New York Attorney General Letitia James announced a sweeping effort she initiated in March to scrub the internet of websites seeking to illegally profit and deceive millions of Americans and hundreds of millions more around the world off the coronavirus disease 2019 (COVID-19) public health crisis. Over the last month, dozens of staff members in the Office of the Attorney General (OAG) have been reviewing domain names for potential scams attempting to take advantage of fearful consumers. Since March, the OAG has worked in cooperation with domain name registrars across the nation to — upon identification — remove websites selling, marketing, and promoting fraudulent goods and services. Additionally, the OAG has worked with these registrars to “lock” these domain names so they cannot be transferred to other registrars — ensuring they cannot be used to support any additional illegal activity.
“Unfortunately, the world wide web is filled with criminals and nefarious actors looking to exploit the coronavirus pandemic and take advantage of innocent victims,” said Attorney General James. “The operators of these scam sites are not only stoking fear in the hearts and minds of Americans, but are illegally profiting from their fraudulent deception. Alongside our partners at different domain registrars, we are working to cleanse the internet of these illegal sites one at a time, but we need all consumers to remain vigilant. We must stop these scammers from peddling their fraudulent sites and swindling Americans out of their hard-earned money.”
On March 20th, Attorney General James contacted a number of domain name registrars, including GoDaddy.com, in an effort to stop the registration and use of internet domain names by individuals and companies trying to unlawfully and fraudulently profit off consumers’ fears around the coronavirus. The registrars have been cooperating with Attorney General James’ investigation, and have acted quickly to take down numerous domain names after receiving information from the OAG about illegal and deceptive activity on websites associated with those domain names. The entities behind these domain names are violating a number of New York State laws, as well as the registrars’ terms of service.
To date, the OAG has had more than 20 fraudulent websites removed for marketing scams, including, but not limited to, sites:
- Selling Home Testing Kits: A number of websites have sold home testing kits to test for COVID-19, even though the Food and Drug Administration (FDA) has not approved any testing kits for home or other personal use.
- Phishing for Personal Information: A number of websites have tricked consumers into providing personal information, including credit card numbers, for fraudulent purposes.
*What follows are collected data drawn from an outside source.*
==> config.mk <==
export PLATFORM = sky130hd
export DESIGN_NAME = seq_decoder_scan_flat
export DESIGN_NICKNAME = d
export VERILOG_FILES = /design/src/rtl/seq_decoder_scan_pkg.sv /design/src/rtl/seq_decoder_scan_if.sv /design/src/rtl/seq_decoder_scan_onehot_dec.sv /design/src/rtl/seq_decoder_scan.sv /design/src/flat_wrapper.sv
export SDC_FILE = /design/constraint.sdc
export NUM_CORES = 1
export LEC_CHECK = 0
export CAP_MARGIN = 20
export CORE_ASPECT_RATIO = 0.5
export CORE_UTILIZATION = 51
export CTS_CLUSTER_DIAMETER = 80
export DETAILED_ROUTE_END_ITERATION = 6
export GPL_ROUTABILITY_DRIVEN = 0
export PLACE_DENSITY = 0.79
export SETUP_SLACK_MARGIN = 0.4
export SYNTH_ARGS = -nofsm -noshare
export SYNTH_HDL_FRONTEND = slang
export SYNTH_SLANG_ARGS = --single-unit
==> constraint.sdc <==
create_clock -name clk -period 2.1 [get_ports clk]
set_input_delay 0.42 -clock clk [delete_from_list [all_inputs] [get_ports clk]]
set_output_delay 0.42 -clock clk [all_outputs]
set_load 0.01 [all_outputs]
- Selling Fake Cures and Remedies: A number of websites have sold products such as vitamin C and air purifiers, fraudulently and without any science-based research supporting claims that they can protect consumers from COVID-19. There is currently no FDA-approved vaccine or cure for COVID-19, and the World Health Organization has also said that there is no specific medicine to prevent or treat the coronavirus.
- Promoting Fraudulent Donation Sites: A number of websites have pretended to be legitimate charities — seeking donations for those in need — when, in reality, they have not been affiliated with any charity.
Additionally, the OAG’s efforts over the last month have found that a number of websites have not delivered medical supplies and other items ordered by consumers. In one case, a purchasing manager for a hospital in China purchased over $40,000 worth of masks and other medical supplies from a company that not only failed to deliver the supplies, but then disconnected its phone lines.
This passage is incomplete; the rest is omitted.